AI test execution is handled by a dedicated pipeline step — AiBatchStep — that runs before the Grade step:

AiBatchStep walks the criteria tree and collects every AiTestFunction instance.
It calls build_prompt() on each one to produce the evaluation prompt.
All prompts are sent to the AI model in a single batched request via AiExecutor.run().
The results are stored as Dict[test_name, TestResult] in the step's StepResult.data.

During grading, GraderService passes this dict as pre_computed_results to every test_function.execute() call.
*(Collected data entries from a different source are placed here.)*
[src/dio48_pkg.sv]
`default_nettype none
package dio48_pkg;
    localparam int NPORT = 6;                       // byte ports
    localparam int NEVT  = 24;                      // event channels
    localparam int NGRP  = 3;                       // event byte groups
    // register indices, byte address is four times the index
    localparam logic [4:0] IDX_PORT0   = 5'h00;
    localparam logic [4:0] IDX_PORT5   = 5'h05;
    localparam logic [4:0] IDX_PENDSUM = 5'h06;
    localparam logic [4:0] IDX_PAGE    = 5'h07;
    localparam logic [4:0] IDX_GRP0    = 5'h08;
    localparam logic [4:0] IDX_GRP2    = 5'h0A;
    // page/lock field positions
    localparam int PAGE_LSB = 6;
    localparam int LOCK_W   = 6;
    // page numbers for the upper offsets
    localparam logic [1:0] PG_NONE = 2'h0;
    localparam logic [1:0] PG_POL  = 2'h1;
    localparam logic [1:0] PG_ENAB = 2'h2;
    localparam logic [1:0] PG_PEND = 2'h3;
    // reset values
    localparam logic [7:0]  RST_BYTE  = 8'h00;
    localparam logic [1:0]  RST_PAGE  = 2'h0;
    localparam logic [5:0]  RST_LOCK  = 6'h00;
    localparam logic [23:0] RST_EVT   = 24'h000000;
    localparam logic [31:0] RST_RDATA = 32'h00000000;
    // window of 32 addresses spans two 16-address blocks
    localparam logic [11:0] WIN_BLOCKS = 12'h002;
    localparam int          IO_ADDR_LSB = 2;

    // bus slave states
    typedef enum logic [0:0] {BS_IDLE, BS_RDWAIT} dio48_bus_st_t;

    // request held over into the data phase
    typedef struct packed {
        logic       valid;
        logic       write;
        logic       hit;
        logic [4:0] off;
    } dio48_dphase_t;
endpackage
`default_nettype wire

[src/dio48_sync.sv]
`timescale 1ns/1ps
`default_nettype none
// two-stage synchroniser for pins that come from outside the clock domain
module dio48_sync #(
    parameter int W = 1
) (
    input  wire logic         hclk,
    input  wire logic         hresetn,
    input  wire logic [W-1:0] din,
    output logic      [W-1:0] dout
);
    logic [W-1:0] stage1;   // metastable stage, read only by stage two

    // first stage
    always_ff @(posedge hclk or negedge hresetn) begin
        if (!hresetn) begin
            stage1 <= '0;
        end else begin
            stage1 <= din;
        end
    end

    // second stage, safe for logic
    always_ff @(posedge hclk or negedge hresetn) begin
        if (!hresetn) begin
            dout <= '0;
        end else begin
            dout <= stage1;
        end
    end
endmodule
`default_nettype wire

[src/dio48_port.sv]
// Local design decisions: register access over AHB-Lite and the placing of the registers.
`timescale 1ns/1ps
`default_nettype none
// 48-channel open-drain port with edge event sensing on channels 0 to 23, AHB-Lite register access
module dio48_port (
    input  wire logic        hclk,
    input  wire logic        hresetn,
    input  wire logic        hsel,
    input  wire logic [31:0] haddr,
    input  wire logic [1:0]  htrans,
    input  wire logic        hwrite,
    input  wire logic [2:0]  hsize,
    input  wire logic [31:0] hwdata,
    input  wire logic        hready,
    output logic             hreadyout,
    output logic             hresp,
    output logic      [31:0] hrdata,
    input  wire logic [47:0] dio_in,
    output logic      [47:0] dio_out,
    output logic      [47:0] dio_oe,
    input  wire logic [11:0] base_address_jumpers,
    input  wire logic [3:0]  irq_route_jumpers,
    output logic      [15:0] irq_lines
);
    logic [47:0]           pin_s;              // synchronised pin levels
    logic [11:0]           base_s;             // synchronised base jumpers
    logic [3:0]            route_s;            // synchronised route jumpers
    logic [7:0]            port_latch [6];     // output latches
    logic [5:0]            lock;               // write-protect mask
    logic [1:0]            page;               // page select
    logic [23:0]           pol;                // edge polarity
    logic [23:0]           enab;               // event enables
    logic [23:0]           edge_pending_flags; // sticky event flags
    logic [23:0]           pin_prev;           // last level for edge detect
    logic [23:0]           hit;                // edge of chosen direction
    logic [2:0]            clr_grp;            // group clear strobes
    dio48_pkg::dio48_bus_st_t bus_st;          // slave state
    dio48_pkg::dio48_dphase_t dp;              // data-phase request
    logic                  accept;             // address phase taken
    logic [15:0]           io_addr;            // word index as io address
    logic [11:0]           blk_diff;           // block distance from base
    logic                  wr_en;              // write lands this cycle
    logic [7:0]            wbyte;              // written byte
    logic [7:0]            grp_sel;            // selected event register
    logic [31:0]           next_rdata;         // read mux result
    logic                  irq_req;            // any flag pending

    // pins and jumpers come from outside, two flops before any use
    dio48_sync #(.W(48)) u_pin_sync (
        .hclk    (hclk),
        .hresetn (hresetn),
        .din     (dio_in),
        .dout    (pin_s)
    );
    dio48_sync #(.W(16)) u_jmp_sync (
        .hclk    (hclk),
        .hresetn (hresetn),
        .din     ({irq_route_jumpers, base_address_jumpers}),
        .dout    ({route_s, base_s})
    );

    // address decode: io address is the word index; window is two blocks of 16
    assign io_addr  = haddr[dio48_pkg::IO_ADDR_LSB+:16];
    assign blk_diff = io_addr[15:4] - base_s;
    assign accept   = hsel && htrans[1] && hready;
    // any size is taken; data always sits in the low byte
    assign wr_en    = dp.valid && dp.write && dp.hit;
    assign wbyte    = hwdata[7:0];

    // capture the address phase whenever the bus moves on
    always_ff @(posedge hclk or negedge hresetn) begin
        if (!hresetn) begin
            dp <= '0;
        end else if (hready) begin
            dp.valid <= accept;
            dp.write <= hwrite;
            dp.hit   <= (blk_diff < dio48_pkg::WIN_BLOCKS);
            dp.off   <= io_addr[4:0] - {base_s[0], 4'h0};
        end
    end

    // reads take one wait state so the mux sees a write just before it
    always_ff @(posedge hclk or negedge hresetn) begin
        if (!hresetn) begin
            bus_st    <= dio48_pkg::BS_IDLE;
            hreadyout <= 1'b1;
            hrdata    <= dio48_pkg::RST_RDATA;
        end else begin
            case (bus_st)
                dio48_pkg::BS_IDLE: begin
                    if (accept && !hwrite) begin
                        bus_st    <= dio48_pkg::BS_RDWAIT;
                        hreadyout <= 1'b0;
                    end
                end
                dio48_pkg::BS_RDWAIT: begin
                    bus_st    <= dio48_pkg::BS_IDLE;
                    hreadyout <= 1'b1;
                    hrdata    <= next_rdata;
                end
                default: begin
                    bus_st    <= dio48_pkg::BS_IDLE;
                    hreadyout <= 1'b1;
                end
            endcase
        end
    end

    // response is always okay; unmapped reads give zero
    always_ff @(posedge hclk or negedge hresetn) begin
        if (!hresetn) begin
            hresp <= 1'b0;
        end else begin
            hresp <= 1'b0;
        end
    end

    // event register of the current page for a 08..0A offset
    always_comb begin
        grp_sel = dio48_pkg::RST_BYTE;
        if (dp.off >= dio48_pkg::IDX_GRP0 && dp.off <= dio48_pkg::IDX_GRP2) begin
            case (page)
                dio48_pkg::PG_POL:  grp_sel = pol[8*(dp.off[1:0])+:8];
                dio48_pkg::PG_ENAB: grp_sel = enab[8*(dp.off[1:0])+:8];
                dio48_pkg::PG_PEND: grp_sel = edge_pending_flags[8*(dp.off[1:0])+:8];
                default:            grp_sel = dio48_pkg::RST_BYTE;
            endcase
        end
    end

    // read mux; ports read the inverted pin, which shows the latch when driven
    always_comb begin
        next_rdata = dio48_pkg::RST_RDATA;
        if (dp.hit) begin
            if (dp.off <= dio48_pkg::IDX_PORT5) begin
                next_rdata[7:0] = ~pin_s[8*(dp.off[2:0])+:8];
            end else if (dp.off == dio48_pkg::IDX_PENDSUM) begin
                next_rdata[7:0] = {5'h00, |edge_pending_flags[23:16],
                                   |edge_pending_flags[15:8], |edge_pending_flags[7:0]};
            end else if (dp.off == dio48_pkg::IDX_PAGE) begin
                next_rdata[7:0] = {page, lock};
            end else begin
                next_rdata[7:0] = grp_sel;
            end
        end
    end

    // page and lock share one register
    always_ff @(posedge hclk or negedge hresetn) begin
        if (!hresetn) begin
            page <= dio48_pkg::RST_PAGE;
            lock <= dio48_pkg::RST_LOCK;
        end else if (wr_en && dp.off == dio48_pkg::IDX_PAGE) begin
            page <= wbyte[dio48_pkg::PAGE_LSB+:2];
            lock <= wbyte[dio48_pkg::LOCK_W-1:0];
        end
    end

    // polarity and enables, one byte per group on their page
    always_ff @(posedge hclk or negedge hresetn) begin
        if (!hresetn) begin
            pol  <= dio48_pkg::RST_EVT;
            enab <= dio48_pkg::RST_EVT;
        end else if (wr_en && dp.off >= dio48_pkg::IDX_GRP0 && dp.off <= dio48_pkg::IDX_GRP2) begin
            if (page == dio48_pkg::PG_POL) begin
                pol[8*(dp.off[1:0])+:8] <= wbyte;
            end
            if (page == dio48_pkg::PG_ENAB) begin
                enab[8*(dp.off[1:0])+:8] <= wbyte;
            end
        end
    end

    // any write on the pending page clears that whole group
    always_comb begin
        clr_grp = 3'h0;
        if (wr_en && page == dio48_pkg::PG_PEND && dp.off >= dio48_pkg::IDX_GRP0
            && dp.off <= dio48_pkg::IDX_GRP2) begin
            clr_grp[dp.off[1:0]] = 1'b1;
        end
    end

    // per-port latches; a locked port ignores writes
    genvar gp;
    generate
        for (gp = 0; gp < dio48_pkg::NPORT; gp++) begin : g_port
            always_ff @(posedge hclk or negedge hresetn) begin
                if (!hresetn) begin
                    port_latch[gp] <= dio48_pkg::RST_BYTE;
                end else if (wr_en && dp.off == 5'(gp) && !lock[gp]) begin
                    port_latch[gp] <= wbyte;
                end
            end
            // a 1 sinks the pin, a 0 releases it; input use needs a 0 here
            assign dio_oe[8*gp+:8] = port_latch[gp];
        end
    endgenerate

    // open drain: the driven level is always low
    always_ff @(posedge hclk or negedge hresetn) begin
        if (!hresetn) begin
            dio_out <= '0;
        end else begin
            dio_out <= '0;
        end
    end

    // previous levels of the event pins
    always_ff @(posedge hclk or negedge hresetn) begin
        if (!hresetn) begin
            pin_prev <= dio48_pkg::RST_EVT;
        end else begin
            pin_prev <= pin_s[23:0];
        end
    end

    // per-bit edge detect and sticky flag; a new edge beats a clear
    genvar gb;
    generate
        for (gb = 0; gb < dio48_pkg::NEVT; gb++) begin : g_evt
            assign hit[gb] = enab[gb] && (pol[gb] ? (pin_s[gb] && !pin_prev[gb])
                                                  : (!pin_s[gb] && pin_prev[gb]));
            always_ff @(posedge hclk or negedge hresetn) begin
                if (!hresetn) begin
                    edge_pending_flags[gb] <= 1'b0;
                end else if (!enab[gb]) begin
                    edge_pending_flags[gb] <= 1'b0;
                end else if (hit[gb]) begin
                    edge_pending_flags[gb] <= 1'b1;
                end else if (clr_grp[gb/8]) begin
                    edge_pending_flags[gb] <= 1'b0;
                end
            end
        end
    endgenerate

    assign irq_req = |edge_pending_flags;

    // single request steered onto the jumpered line
    always_ff @(posedge hclk or negedge hresetn) begin
        if (!hresetn) begin
            irq_lines <= 16'h0000;
        end else begin
            irq_lines <= irq_req ? (16'h0001 << route_s) : 16'h0000;
        end
    end

    // a set lock bit must freeze its port latch
    a_lock_blocks: assert property (@(posedge hclk) disable iff (!hresetn)
        wr_en && dp.off == 5'h00 && lock[0] |=> $stable(port_latch[0]))
        else $error("locked port was written");

    // port reads show the synchronised pin, inverted
    a_port_readback: assert property (@(posedge hclk) disable iff (!hresetn)
        bus_st == dio48_pkg::BS_RDWAIT && dp.hit && dp.off == 5'h00
        |=> hrdata[7:0] == ~$past(pin_s[7:0]))
        else $error("port read is not the inverted pin");

    // a flag stays up until the host clears it
    a_pend_sticky: assert property (@(posedge hclk) disable iff (!hresetn)
        edge_pending_flags[0] && enab[0] && !clr_grp[0] |=> edge_pending_flags[0])
        else $error("pending flag lost without a clear");

    // rising polarity records a low to high step
    a_rise_sets: assert property (@(posedge hclk) disable iff (!hresetn)
        enab[0] && pol[0] && pin_s[0] && !pin_prev[0] |=> edge_pending_flags[0])
        else $error("rising edge not recorded");

    // a write on the pending page empties the group
    a_clear_group: assert property (@(posedge hclk) disable iff (!hresetn)
        clr_grp[1] && hit[15:8] == 8'h00 |=> edge_pending_flags[15:8] == 8'h00)
        else $error("pending group not cleared");

    // the request lands on the jumpered line only
    a_irq_routed: assert property (@(posedge hclk) disable iff (!hresetn)
        irq_req |=> irq_lines == (16'h0001 << $past(route_s)))
        else $error("interrupt not on routed line");

    // no pending flag means every line is quiet
    a_irq_quiet: assert property (@(posedge hclk) disable iff (!hresetn)
        !irq_req |=> irq_lines == 16'h0000)
        else $error("interrupt with nothing pending");

    // disabling a channel drops its pending flag
    a_disable_clears: assert property (@(posedge hclk) disable iff (!hresetn)
        !enab[5] |=> !edge_pending_flags[5])
        else $error("disabled channel still pending");

    // every read costs exactly one wait state
    a_read_wait: assert property (@(posedge hclk) disable iff (!hresetn)
        accept && !hwrite && hreadyout |=> !hreadyout ##1 hreadyout)
        else $error("read wait state wrong");

    // rule checks below watch state that this module drives, plus the bus input hwrite in a_write_no_wait
    a_set_beats_clear: assert property (@(posedge hclk) disable iff (!hresetn)
        hit[0] && clr_grp[0] |=> edge_pending_flags[0])
        else $error("edge lost to a group clear");

    // falling polarity records a high to low step
    a_fall_sets: assert property (@(posedge hclk) disable iff (!hresetn)
        enab[1] && !pol[1] && !pin_s[1] && pin_prev[1] |=> edge_pending_flags[1])
        else $error("falling edge not recorded");

    // only an edge may raise a flag that was clear
    a_flag_needs_edge: assert property (@(posedge hclk) disable iff (!hresetn)
        !edge_pending_flags[1] && !hit[1] |=> !edge_pending_flags[1])
        else $error("flag set without an edge");

    // a port latch changes only through a write to it
    a_latch_holds: assert property (@(posedge hclk) disable iff (!hresetn)
        !(wr_en && dp.off == 5'h02) |=> $stable(port_latch[2]))
        else $error("port latch changed without a write");

    // an unlocked write lands the low data byte
    a_latch_loads: assert property (@(posedge hclk) disable iff (!hresetn)
        wr_en && dp.off == 5'h05 && !lock[5] |=> port_latch[5] == $past(wbyte))
        else $error("port write did not land");

    // page and lock follow a write to their register
    a_page_loads: assert property (@(posedge hclk) disable iff (!hresetn)
        wr_en && dp.off == dio48_pkg::IDX_PAGE |=> {page, lock} == $past(wbyte))
        else $error("page and lock not loaded");

    // polarity bytes change only on their own page
    a_pol_page: assert property (@(posedge hclk) disable iff (!hresetn)
        page != dio48_pkg::PG_POL |=> $stable(pol))
        else $error("polarity changed off its page");

    // writes complete with no wait state
    a_write_no_wait: assert property (@(posedge hclk) disable iff (!hresetn)
        accept && hwrite && hreadyout |=> hreadyout)
        else $error("write was stalled");

    // requests outside the window touch no register
    a_window_miss: assert property (@(posedge hclk) disable iff (!hresetn)
        dp.valid && dp.write && !dp.hit |=> $stable(port_latch[0]) && $stable(lock))
        else $error("write outside the window landed");

    // the summary bit of group zero is the or of its flags
    a_summary_read: assert property (@(posedge hclk) disable iff (!hresetn)
        bus_st == dio48_pkg::BS_RDWAIT && dp.hit && dp.off == dio48_pkg::IDX_PENDSUM |=> hrdata[0] == $past(|edge_pending_flags[7:0]))
        else $error("pending summary wrong");
endmodule
`default_nettype wire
AiTestFunction.execute() looks up its test name in the dict and returns the pre-computed result directly — no further API call, no in-place mutation.

AiBatchStep                                    GradeStep
  ├── Walk CriteriaTree                          ├── grade_from_tree(pre_computed_results=...)
  ├── Collect AiTestFunction instances            │     └── process_test(pre_computed_results=...)
  ├── build_prompt() for each                     │           └── test_func.execute(pre_computed_results=...)
  ├── AiExecutor.run() → Dict[name, TestResult]   │                 └── return pre_computed[self.name]
  └── Store in StepResult(AI_BATCH)               └── Build ResultTree with real scores

If no AI test functions exist in the criteria tree, AiBatchStep exits immediately with an empty dict and costs nothing.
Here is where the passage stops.